Go over the data and copy out each line with "margin" in it.

# # # # #

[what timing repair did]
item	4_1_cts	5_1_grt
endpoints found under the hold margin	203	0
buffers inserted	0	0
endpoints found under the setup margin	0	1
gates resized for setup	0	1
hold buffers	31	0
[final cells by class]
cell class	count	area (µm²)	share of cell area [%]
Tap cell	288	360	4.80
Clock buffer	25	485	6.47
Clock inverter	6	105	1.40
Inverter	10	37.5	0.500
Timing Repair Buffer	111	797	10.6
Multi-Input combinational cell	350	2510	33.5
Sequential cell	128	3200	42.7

# # # # #

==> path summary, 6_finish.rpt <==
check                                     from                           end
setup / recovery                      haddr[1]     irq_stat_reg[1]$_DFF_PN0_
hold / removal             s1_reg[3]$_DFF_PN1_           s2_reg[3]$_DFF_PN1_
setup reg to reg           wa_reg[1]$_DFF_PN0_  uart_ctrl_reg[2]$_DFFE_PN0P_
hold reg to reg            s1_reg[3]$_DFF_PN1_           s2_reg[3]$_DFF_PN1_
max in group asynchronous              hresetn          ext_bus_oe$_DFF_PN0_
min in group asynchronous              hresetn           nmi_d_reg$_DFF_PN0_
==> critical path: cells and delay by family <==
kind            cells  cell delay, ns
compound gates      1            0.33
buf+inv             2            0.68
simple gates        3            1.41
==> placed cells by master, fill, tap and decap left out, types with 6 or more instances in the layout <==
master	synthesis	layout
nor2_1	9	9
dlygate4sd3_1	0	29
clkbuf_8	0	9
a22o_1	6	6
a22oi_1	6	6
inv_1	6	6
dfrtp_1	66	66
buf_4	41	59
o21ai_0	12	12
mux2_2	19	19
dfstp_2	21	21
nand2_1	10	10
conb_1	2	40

# # # # #

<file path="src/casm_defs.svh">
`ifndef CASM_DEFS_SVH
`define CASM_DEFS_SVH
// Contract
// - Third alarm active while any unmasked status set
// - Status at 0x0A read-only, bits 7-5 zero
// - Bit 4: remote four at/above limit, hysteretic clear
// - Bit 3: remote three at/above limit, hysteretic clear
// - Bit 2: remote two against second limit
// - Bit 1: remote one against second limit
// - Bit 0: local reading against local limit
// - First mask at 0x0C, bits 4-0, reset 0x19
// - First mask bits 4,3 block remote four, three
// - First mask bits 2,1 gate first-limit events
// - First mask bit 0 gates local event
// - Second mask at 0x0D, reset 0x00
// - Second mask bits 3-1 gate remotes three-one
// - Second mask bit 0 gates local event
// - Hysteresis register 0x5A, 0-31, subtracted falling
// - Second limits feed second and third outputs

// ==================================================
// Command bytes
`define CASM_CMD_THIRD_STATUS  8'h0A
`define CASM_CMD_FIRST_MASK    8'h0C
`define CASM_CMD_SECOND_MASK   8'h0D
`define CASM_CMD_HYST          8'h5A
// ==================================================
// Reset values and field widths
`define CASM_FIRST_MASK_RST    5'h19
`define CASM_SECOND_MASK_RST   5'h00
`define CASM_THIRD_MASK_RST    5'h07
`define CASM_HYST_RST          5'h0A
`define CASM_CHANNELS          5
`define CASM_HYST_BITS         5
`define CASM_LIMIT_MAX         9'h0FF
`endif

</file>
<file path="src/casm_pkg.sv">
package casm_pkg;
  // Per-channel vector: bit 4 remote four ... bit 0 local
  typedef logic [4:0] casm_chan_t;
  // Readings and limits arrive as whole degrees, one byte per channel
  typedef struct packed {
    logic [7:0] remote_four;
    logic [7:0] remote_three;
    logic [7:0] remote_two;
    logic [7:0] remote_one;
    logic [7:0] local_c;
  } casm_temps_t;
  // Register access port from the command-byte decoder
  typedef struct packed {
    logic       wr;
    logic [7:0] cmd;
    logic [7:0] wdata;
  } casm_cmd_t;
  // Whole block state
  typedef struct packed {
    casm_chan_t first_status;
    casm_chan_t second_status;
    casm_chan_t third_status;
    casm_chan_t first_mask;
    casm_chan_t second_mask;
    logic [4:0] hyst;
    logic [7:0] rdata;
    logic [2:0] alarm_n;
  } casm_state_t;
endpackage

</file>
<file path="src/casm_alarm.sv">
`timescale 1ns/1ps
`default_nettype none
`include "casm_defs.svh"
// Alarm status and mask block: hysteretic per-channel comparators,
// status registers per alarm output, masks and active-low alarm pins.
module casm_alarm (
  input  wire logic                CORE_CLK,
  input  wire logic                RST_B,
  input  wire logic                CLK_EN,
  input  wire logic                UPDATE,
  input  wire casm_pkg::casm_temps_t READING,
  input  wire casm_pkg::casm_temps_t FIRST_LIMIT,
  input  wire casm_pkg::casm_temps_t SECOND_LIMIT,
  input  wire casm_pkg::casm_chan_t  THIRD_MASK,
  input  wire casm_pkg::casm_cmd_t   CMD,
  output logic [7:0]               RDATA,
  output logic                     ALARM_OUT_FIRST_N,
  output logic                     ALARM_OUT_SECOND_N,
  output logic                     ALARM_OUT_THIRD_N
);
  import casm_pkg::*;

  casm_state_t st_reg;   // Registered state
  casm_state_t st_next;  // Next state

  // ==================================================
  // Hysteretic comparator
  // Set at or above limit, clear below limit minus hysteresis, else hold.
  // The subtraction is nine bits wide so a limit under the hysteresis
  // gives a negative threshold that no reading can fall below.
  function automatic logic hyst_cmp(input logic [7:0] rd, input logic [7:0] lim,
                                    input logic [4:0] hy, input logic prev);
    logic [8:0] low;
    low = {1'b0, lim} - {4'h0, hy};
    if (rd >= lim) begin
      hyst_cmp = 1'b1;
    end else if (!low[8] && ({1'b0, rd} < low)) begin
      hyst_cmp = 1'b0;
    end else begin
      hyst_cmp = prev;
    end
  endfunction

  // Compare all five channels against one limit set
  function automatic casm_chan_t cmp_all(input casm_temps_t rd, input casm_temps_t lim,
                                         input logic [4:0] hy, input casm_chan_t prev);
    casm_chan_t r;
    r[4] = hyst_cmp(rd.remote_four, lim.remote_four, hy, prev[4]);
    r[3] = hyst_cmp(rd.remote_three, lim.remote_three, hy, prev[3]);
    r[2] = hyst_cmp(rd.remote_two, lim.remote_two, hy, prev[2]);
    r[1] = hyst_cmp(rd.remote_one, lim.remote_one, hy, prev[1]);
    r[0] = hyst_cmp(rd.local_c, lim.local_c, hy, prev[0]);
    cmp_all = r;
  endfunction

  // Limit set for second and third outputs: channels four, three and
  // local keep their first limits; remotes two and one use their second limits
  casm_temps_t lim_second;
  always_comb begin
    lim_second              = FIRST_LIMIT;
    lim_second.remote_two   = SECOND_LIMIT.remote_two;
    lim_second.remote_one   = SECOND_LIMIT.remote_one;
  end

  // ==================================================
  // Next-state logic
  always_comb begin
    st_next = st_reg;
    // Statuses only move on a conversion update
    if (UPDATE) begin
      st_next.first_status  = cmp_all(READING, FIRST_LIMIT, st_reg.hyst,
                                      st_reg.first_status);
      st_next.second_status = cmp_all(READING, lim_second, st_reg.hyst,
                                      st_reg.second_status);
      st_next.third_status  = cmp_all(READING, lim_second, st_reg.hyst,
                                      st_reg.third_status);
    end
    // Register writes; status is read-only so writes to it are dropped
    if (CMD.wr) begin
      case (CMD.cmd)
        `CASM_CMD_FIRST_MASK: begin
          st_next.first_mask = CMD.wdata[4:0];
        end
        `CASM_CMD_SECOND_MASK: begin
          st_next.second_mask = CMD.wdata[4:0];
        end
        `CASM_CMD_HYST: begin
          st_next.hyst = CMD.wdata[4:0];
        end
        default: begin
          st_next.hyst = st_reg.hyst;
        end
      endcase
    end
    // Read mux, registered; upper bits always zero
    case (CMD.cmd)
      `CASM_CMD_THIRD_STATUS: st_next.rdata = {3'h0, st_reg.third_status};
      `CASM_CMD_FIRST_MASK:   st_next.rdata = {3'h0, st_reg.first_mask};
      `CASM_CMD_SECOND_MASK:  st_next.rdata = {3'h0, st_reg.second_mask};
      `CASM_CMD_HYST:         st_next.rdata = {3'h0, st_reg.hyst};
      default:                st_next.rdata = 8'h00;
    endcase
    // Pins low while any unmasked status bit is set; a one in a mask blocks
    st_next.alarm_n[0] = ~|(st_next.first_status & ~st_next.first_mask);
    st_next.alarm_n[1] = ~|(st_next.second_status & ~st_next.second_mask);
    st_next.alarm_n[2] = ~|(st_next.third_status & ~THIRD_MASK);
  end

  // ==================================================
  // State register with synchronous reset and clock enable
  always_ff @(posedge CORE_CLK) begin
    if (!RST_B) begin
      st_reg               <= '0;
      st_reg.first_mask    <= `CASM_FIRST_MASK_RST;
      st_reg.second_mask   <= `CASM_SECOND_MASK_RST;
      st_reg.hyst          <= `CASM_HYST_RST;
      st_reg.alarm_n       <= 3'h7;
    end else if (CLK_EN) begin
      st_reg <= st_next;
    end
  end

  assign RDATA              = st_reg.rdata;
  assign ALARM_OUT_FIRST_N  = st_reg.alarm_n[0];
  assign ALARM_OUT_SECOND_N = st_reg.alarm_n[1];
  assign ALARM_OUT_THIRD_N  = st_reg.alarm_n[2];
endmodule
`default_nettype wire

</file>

# # # # #

• Exercise output:
endpoints found under the hold margin	203	0
endpoints found under the setup margin	0	1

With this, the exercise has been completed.